I laureati italiani tra i 30 e i 34 anni d’età sono il 21,7% della popolazione, contro una media Ue del 35,8% e questo non incide favorevolmente perché la differenza nella retribuzione con i diplomati si ferma al 36,2% (media Ue 48%) e l’incidenza nelle professioni ad alto tasso di qualifiche supera appena la metà (53,6%, media Ue oltre il 70%).
L’Italia, scrive sempre Il Sole, si conferma il paese Ue con la più bassa incidenza di under 30 sui contratti di assunzione: un giovane “reclutato” ogni 10 posizioni aperte. In Germania e Regno Unito la proporzione sale del doppio e del triplo, con rapporti stabili anche in piena recessione a 2,6 su 10 e a 3 su 10.
Il gap si rispecchia in una probabilità di disoccupazione che sembra ancorata più all’età che al curriculum.
Secondo un’elaborazione McKinsey su dati Eurostat, per gli under 30 la possibilità di essere inattivi è di 3,5 volte superiore a quelle dei colleghi che rientrano nella popolazione adulta.

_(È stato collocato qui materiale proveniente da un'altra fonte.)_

Context: an optimization exercise on an open-source flow, tuned for small area, a short achievable clock period and few clock cycles per item. The choices shown serve that exercise and are no tape-out recipe. Only simulation tests tie the RTL to the original design; equivalence was not proved. Power is estimated from default activity; no workload was simulated.

$ cat flow/config.mk
export PLATFORM = sky130hd
export DESIGN_NAME = ex_muldiv_unit
export DESIGN_NICKNAME = ex_muldiv_unit
export VERILOG_FILES = /design/flow/design.v
export SDC_FILE = /design/flow/constraint.sdc
export NUM_CORES = 4
export LEC_CHECK = 0
export CAP_MARGIN = 20
export CORE_MARGIN = 2
export CORE_UTILIZATION = 40
export PLACE_DENSITY = 0.6
export SLEW_MARGIN = 20
$ cat flow/constraint.sdc
create_clock -name core_clock -period 6.0 [get_ports {clk}]
set_input_delay 1.2000 -clock core_clock [delete_from_list [all_inputs] [get_ports {clk}]]
set_output_delay 1.2000 -clock core_clock [all_outputs]
set_load 0.01 [all_outputs]
$ cat flow/design.v
module ex_muldiv_unit (
   input  logic        clk,
   input  logic        resetN,
   input  logic        startIn,
   input  logic [2:0]  func3,
   input  logic [31:0] reg1Value,
   input  logic [31:0] reg2Value,
   input  logic [4:0]  rd,
   input  logic        killIn,
   input  logic        stallIn,
   output logic        busyOut,
   output logic        doneOut,
   output logic [31:0] resultOut,
   output logic [4:0]  rdOut
);
   localparam logic [2:0] S_MUL = 3'd0, S_DPREP = 3'd1, S_DIV = 3'd2, S_FIX = 3'd3;
   logic [2:0]  state;
   logic [2:0]  op;
   logic [32:0] M;       
   logic [31:0] B;       
   logic [63:0] acc;     
   logic [4:0]  cnt;     
   logic        negq, negr;
   logic        s1, s2, sgn1, sgn2;
   logic [32:0] a_ext, b_ext, na, nb;
   logic [5:0]  len1, len2;
   logic        swap;
   logic [5:0]  lenm;
   logic [32:0] mLoad;
   logic [31:0] bLoad;
   logic        isSpecial;
   logic [31:0] specVal;
   function automatic logic [5:0] blen(input logic [31:0] x);
      blen = 6'd0;
      for (int i = 0; i < 32; i++)
         if (x[i]) blen = 6'(i + 1);
   endfunction
   always_comb begin
      s1 = (func3 != 3'd3) && (func3 != 3'd5) && (func3 != 3'd7);
      s2 = (func3 == 3'd0) || (func3 == 3'd1) || (func3 == 3'd4) || (func3 == 3'd6);
      sgn1 = s1 & reg1Value[31];
      sgn2 = s2 & reg2Value[31];
      a_ext = {s1 & reg1Value[31], reg1Value};
      b_ext = {s2 & reg2Value[31], reg2Value};
      na = -a_ext;
      nb = -b_ext;
      len1 = sgn1 ? blen(~reg1Value) + 6'd1 : blen(reg1Value);
      len2 = sgn2 ? blen(~reg2Value) + 6'd1 : blen(reg2Value);
      swap = !func3[2] && (len1 < len2);
      lenm = swap ? len1 : len2;
      if (func3[2]) begin
         mLoad = sgn1 ? na : a_ext;
         bLoad = sgn2 ? nb[31:0] : reg2Value;
      end else if (swap) begin
         mLoad = sgn1 ? nb : b_ext;
         bLoad = sgn1 ? na[31:0] : reg1Value;
      end else begin
         mLoad = sgn2 ? na : a_ext;
         bLoad = sgn2 ? nb[31:0] : reg2Value;
      end
      isSpecial = 1'b0;
      specVal   = '0;
      if (func3[2]) begin
         if (reg2Value == '0) begin
            isSpecial = 1'b1;
            specVal   = func3[1] ? reg1Value : '1;
         end else if (!func3[0] && reg2Value == '1 && reg1Value == 32'h8000_0000) begin
            isSpecial = 1'b1;
            specVal   = func3[1] ? '0 : reg1Value;
         end
      end
   end
   logic [3:0]  digit;
   logic [36:0] pp;
   logic [63:0] mulNext;
   logic [32:0] diff;
   logic        ge;
   logic [31:0] remNext, quoNext;
   logic [5:0]  la, lb;
   logic [5:0]  sh;
   logic [31:0] negIn, negOut;
   always_comb begin
      digit   = B[{cnt[2:0], 2'b00} +: 4];
      pp      = {{4{M[32]}}, M} * {33'b0, digit};
      mulNext = {acc[59:0], 4'b0} + {{27{pp[36]}}, pp};
      diff    = {1'b0, M[31:0]} - {1'b0, B};
      ge      = !diff[32];
      remNext = ge ? diff[31:0] : M[31:0];
      quoNext = {acc[30:0], ge};
      la      = blen(M[31:0]);
      lb      = blen(B);
      sh      = la - lb;
      negIn   = (state == S_FIX && !op[1]) ? acc[31:0] : M[31:0];
      negOut  = -negIn;
   end
   always_ff @(posedge clk) begin
      if (!resetN) begin
         busyOut <= 1'b0;
         doneOut <= 1'b0;
      end else if (killIn) begin
         busyOut <= 1'b0;
         doneOut <= 1'b0;
      end else if (!busyOut && !doneOut) begin
         if (startIn) begin
            op    <= func3;
            rdOut <= rd;
            M     <= mLoad;
            B     <= bLoad;
            acc   <= '0;
            negq  <= sgn1 ^ sgn2;
            negr  <= sgn1;
            cnt   <= (lenm == 6'd0) ? 5'd0 : 5'((lenm - 6'd1) >> 2);
            if (isSpecial) begin
               doneOut   <= 1'b1;
               resultOut <= specVal;
            end else begin
               busyOut <= 1'b1;
               state   <= func3[2] ? S_DPREP : S_MUL;
            end
         end
      end else if (doneOut) begin
         if (!stallIn) doneOut <= 1'b0;
      end else begin
         case (state)
            S_MUL: begin
               acc <= mulNext;
               cnt <= cnt - 5'd1;
               if (cnt[2:0] == 3'd0) begin
                  busyOut   <= 1'b0;
                  doneOut   <= 1'b1;
                  resultOut <= (op[1:0] == 2'd0) ? mulNext[31:0] : mulNext[63:32];
               end
            end
            S_DPREP: begin
               acc[31:0] <= '0;
               if (la < lb) begin
                  busyOut   <= 1'b0;
                  doneOut   <= 1'b1;
                  resultOut <= !op[1] ? '0 : (negr ? negOut : M[31:0]);
               end else begin
                  B     <= B << sh[4:0];
                  cnt   <= sh[4:0];
                  state <= S_DIV;
               end
            end
            S_DIV: begin
               M[31:0]   <= remNext;
               acc[31:0] <= quoNext;
               B         <= B >> 1;
               cnt       <= cnt - 5'd1;
               if (cnt == 5'd0) begin
                  if (op[1] ? negr : negq) begin
                     state <= S_FIX;
                  end else begin
                     busyOut   <= 1'b0;
                     doneOut   <= 1'b1;
                     resultOut <= op[1] ? remNext : quoNext;
                  end
               end
            end
            default: begin  
               busyOut   <= 1'b0;
               doneOut   <= 1'b1;
               resultOut <= negOut;
            end
         endcase
      end
   end
endmodule
$ cat flow/run.sh
#!/bin/bash
# synth_recipe.tcl (not shown) runs the flow's synth.tcl, then flattens the netlist and writes it again
# the make line also repeats each setting of config.mk as NAME=value (left out here)
make -C /OpenROAD-flow-scripts/flow DESIGN_CONFIG=/design/flow/config.mk WORK_HOME=/design/flow/orfs CLKGATE_MAP_FILE= SYNTH_SCRIPT=/design/flow/synth_recipe.tcl finish
==> run summary <==
## stage by stage
stage	hold slack, ns	cells	TNS, ns	cell area [µm²]
2_1_floorplan	0.5797	3805	-55.63	28510
3_3_place_gp	0.6775	5289	-100.71	35280
3_5_place_dp	0.6730	5289	-108.19	35280
4_1_cts	0.6918	5360	-93.54	37380
5_1_grt	0.7443	5395	-125.35	39000
6_report	0.7111	5396	-105.80	39000
## registers in the layout, indices dropped and copies added (netlist names)
| name | flops |
|---|---|
| op | 2 |
| cnt | 5 |
| negq | 1 |
| doneOut | 1 |
| M | 33 |
| rdOut | 5 |
| acc | 60 |
| state | 2 |
| busyOut | 1 |
| B | 32 |
| resultOut | 32 |
| negr | 1 |
## metal layers
metal | vias to the layer above | global-route usage
li1 | 15030 | -
met1 | 15990 | 0.4782
met2 | 1907 | 0.5444
met3 | 341 | 0.08042
met4 | 2 | 0.1620
met5 | - | 0
## Yosys cell counts, types with 34 or more instances
cell type | count | area share
a21o_1 | 60 | 0.016
nor3_1 | 105 | 0.019
fa_1 | 70 | 0.050
and2_1 | 43 | 0.0095
nand4_1 | 41 | 0.0091
nand3_1 | 71 | 0.013
nand2_1 | 456 | 0.061
nor2_1 | 412 | 0.055
xnor2_1 | 187 | 0.058
xor2_1 | 83 | 0.026
o211a_1 | 35 | 0.012
o211ai_1 | 71 | 0.019
a211oi_1 | 61 | 0.016
clkbuf_1 | 259 | 0.034
ha_1 | 156 | 0.069
nor2b_1 | 52 | 0.012
inv_1 | 185 | 0.025
o21ai_0 | 225 | 0.040
mux2i_1 | 107 | 0.038
edfxtp_1 | 173 | 0.18
a21oi_1 | 342 | 0.061
o21a_1 | 35 | 0.0093
a31oi_1 | 52 | 0.012
or3_1 | 34 | 0.0075
## critical path, delay by kind of cell (launching register included)
| family | cells | cell delay, ns |
|---|---|---|
| fa+ha+maj | 4 | 1.62 |
| buf+inv | 5 | 0.62 |
| xor+xnor | 1 | 0.12 |
| simple gates | 7 | 1.08 |
| compound gates | 16 | 3.04 |
| flops | 1 | 0.48 |
| mux | 1 | 0.57 |
## cells by family after synthesis
family                   after synthesis  synth area share
AO/OA/AOI/OAI                       1148            0.2640
XOR/XNOR                             270           0.08388
multiplexers                         145           0.06076
flip-flops                           175            0.1857
AND/OR/NAND/NOR                     1358            0.2208
adder cells (fa/ha/maj)              226            0.1189
buffers and inverters                483           0.06586
## cell usage in the layout (no fill, tap or decap), types with 35 or more instances in the layout
cell             netlist  final
nor3_1               105     96
buf_4                  1    705
nor2b_1               52     50
nand2_1              456    426
buf_6                  3     75
a211oi_1              61     51
ha_1                 156    123
a21oi_1              342    295
and2_1                43     35
xor2_1                83     69
o211a_1               35     35
edfxtp_1             173    173
inv_1                185    181
nor2_1               412    390
fa_1                  70     68
nand3_1               71     64
a21o_1                60     60
o211ai_1              71     71
xnor2_1              187    156
nand4_1               41     41
clkdlybuf4s50_1        0    114
o21ai_0              225    175
a21oi_2                0     38
mux2i_1              107    104
a31oi_1               52     43
## final timing paths
kind / from / end / slack, ns
worst max-delay path: cnt[0]$_DFFE_PP_ / resultOut[31]$_DFFE_PP_ / -1.79
worst min-delay path: busyOut$_SDFFE_PN0P_ / busyOut$_SDFFE_PN0P_ / 0.71
worst min register to register: busyOut$_SDFFE_PN0P_ / busyOut$_SDFFE_PN0P_ / 0.71
worst max register to register: cnt[0]$_DFFE_PP_ / resultOut[31]$_DFFE_PP_ / -1.79
## where the power goes
part | internal [mW] | switching (mW) | leakage [nW]
Combinational | 5.92 | 6.52 | 14.5
Sequential | 1.45 | 0.0695 | 1.63
Clock | 0.569 | 0.672 | 0.298
## what timing repair did
item / CTS / global route
hold buffers: 0 / 0
cloned: 1 / 0
gates resized for setup: 237 / 255
buffers inserted: 44 / 53
setup endpoints to repair: 80 / 82
pin swaps: 88 / 165
## final cells by class
cell class / count / area, µm² / area share
antenna: 1 / 2.502 / 0.00006417
timing repair buffer: 910 / 7574 / 0.1942
multi-input combinational: 3148 / 23680 / 0.6072
clock buffer: 17 / 425.4 / 0.01091
clock inverter: 15 / 186.4 / 0.004780
tap: 940 / 1176 / 0.03016
sequential: 175 / 5235 / 0.1342
inverter: 190 / 718.2 / 0.01842
==> run summary <==
Post-Syn Area 28190 µm²; Crit Path Max Fanout 5; largest net degree at the start of global routing 166; IO buf count approximately 120; relative slew slack 0.1089; CP required between 6 and 7 ns; Ys Warns 1; Max VDD drop 0.2739 mV; Tightest Pin Transition 1.333 ns; Synth Net Count 4108; DRT Wirelength 135300 µm; DR WL/cell 25.08 µm; Blocking Checks negative setup slack; Tmin final about 7.8 ns; H-tree lvl count 4; Crit-path slowest cell mux4_2; Global Route Usage Sum 0.3561; Final GP Congestion 1.033; status failed layout checks; register area share after synthesis 0.1857; clk_skew 0.01877 ns; Synth async-reset ratio 0; Die Y 269.5 µm; Place WS -2.327 ns; setup violators final 80; core footprint approximately 70000 µm²; Final WS setup -1.792 ns; Pleak 16.45 nW; Final ANT Viol Nets 0; clock slew at reported path FFs approximately 0.090 ns; Syn-to-layout area delta 38.34%; wire length on met1 approximately 55000 µm; Die W between 200 and 300 µm; PwrDens 389.7 nW/µm²; CTS Buf Count 17; top sig layer met5; first-pass GRT wire length between 150000 and 200000 µm; slowest cell delay on critical path 0.57 ns; Critical Path End Type flop; grt ovf 0; post-layout power between 15 and 20 mW; crit share post-route 1.299; r2r worst-path depth 34; Initial Utilization 0.4033; EDFF count, synth roughly 170; vias in the first global route between 30k and 40k; wire length on met3 14890 µm; library cells used by synthesis 86; crit path kind reg -> reg; area of the die 72620 µm²; cell count after synthesis between 3k and 4k; startpoint types flop; drt pass-1 iters 6; Filler Cells Inserted 6514; Critical Path AT 8.06 ns; Final HPWL DP between 100000 and 150000 µm; drt drc 0; metal2 WL 58640 µm; Vias per Instance 6.167; CTS max path bufs 2; HP Class reg -> reg; initial antenna violation count 3; clock tree sinks 175; fin nets about 4.7k; RSZ-0062 raised after global routing true; FMAX 0.1283 GHz; clk root buf clkbuf_16; number of I/O pins 116; Hold Vio Cnt, Final 0; via count 33.28k; initial DRC count approximately 4k; main flop type after synthesis edfxtp_1; CTS tree done; final-report max-slew violation count 0; flops & latches, synth around 180; fin util 0.5579; share of post-route cells with drive strength above 1 0.2750; row count 97; MaxCap Viol Count 0; Avg Cell Area, Syn 7.409 µm²; hold depth 2; clk latency of the worst-skew pair 0.52 ns
Testbench counts, summed over its fixed seeds: cycles 20,487, items 3,200.

[static timing again, ports no longer ideal]
Ports are ideal in the flow. The routed layout listed here was re-timed in OpenROAD. Step 1: set_driving_cell puts a clkbuf_16 on clk and a buf_2 on each other input, an assumption about the parent block. Step 2 adds t to the input delays and takes it off the output delays; t is the mean of the earliest and latest rising clock arrival at the registers after step 1. Input paths then give back, and output paths get back, about the clock's delay inside the block. a / b / c = no drivers / after step 1 / after step 2; a / b = the first two.
t (ns): 0.581
setup slack, ns: -1.792 / -1.792 / -1.792
hold slack, ns: 0.711 / 0.711 / 0.711
worst setup path at the end: register to register
For this run, drivers alone change the setup slack by 0.000 ns; drivers and shift together by 0.000 ns.
Background: an optimization exercise with open tools, aiming at small area and a short achievable clock period. Do not read the settings as production practice.
The RTL was checked by simulation tests, not by an equivalence proof against the original design.

===== flow/run.sh =====
#!/bin/bash
# synth_recipe.tcl (not shown) runs the flow's synth.tcl, then flattens the netlist and writes it again
# the make line also repeats each setting of config.mk as NAME=value (left out here)
make -C /OpenROAD-flow-scripts/flow DESIGN_CONFIG=/design/flow/config.mk WORK_HOME=/design/flow/orfs CLKGATE_MAP_FILE= SYNTH_SCRIPT=/design/flow/synth_recipe.tcl finish

===== flow/config.mk =====
export PLATFORM = sky130hd
export DESIGN_NAME = fft8_top
export DESIGN_NICKNAME = fft8_top
export VERILOG_FILES = /design/flow/design.v
export SDC_FILE = /design/flow/constraint.sdc
export NUM_CORES = 4
export LEC_CHECK = 0
export CAP_MARGIN = 20
export CORE_MARGIN = 2
export CORE_UTILIZATION = 40
export SLEW_MARGIN = 20

===== flow/constraint.sdc =====
create_clock -name core_clock -period 16.0 [get_ports {clk}]
set_input_delay 3.2000 -clock core_clock [delete_from_list [all_inputs] [get_ports {clk}]]
set_output_delay 3.2000 -clock core_clock [all_outputs]
set_load 0.01 [all_outputs]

Il confronto con l’Europa è spietato: la forbice, sul tasso medio di disoccupazione registrato tra 1992 e 2013, oscilla tra il 2,3 della Gran Bretagna, il 2,2 della Francia e addirittura l’1,2 della Germania. E tra la province italiane? La frattura si allarga. In città dove i tassi di inoccupati sopra i 30 o i 40 anni d’età viaggiano su standard (relativamente) positivi, le percentuali si gonfiano fino a sei volte tanto nella fascia tra 15 e 29 anni. A Pavia e Verona, rispettivamente prime e seconde nel ranking di «massima criticità» elaborato da McKinsey su dati Eurostat, una disoccupazione adulta del 4,1% e del 2,4% cresce tra gli under 30 fino al 24,4% e al 13,8%.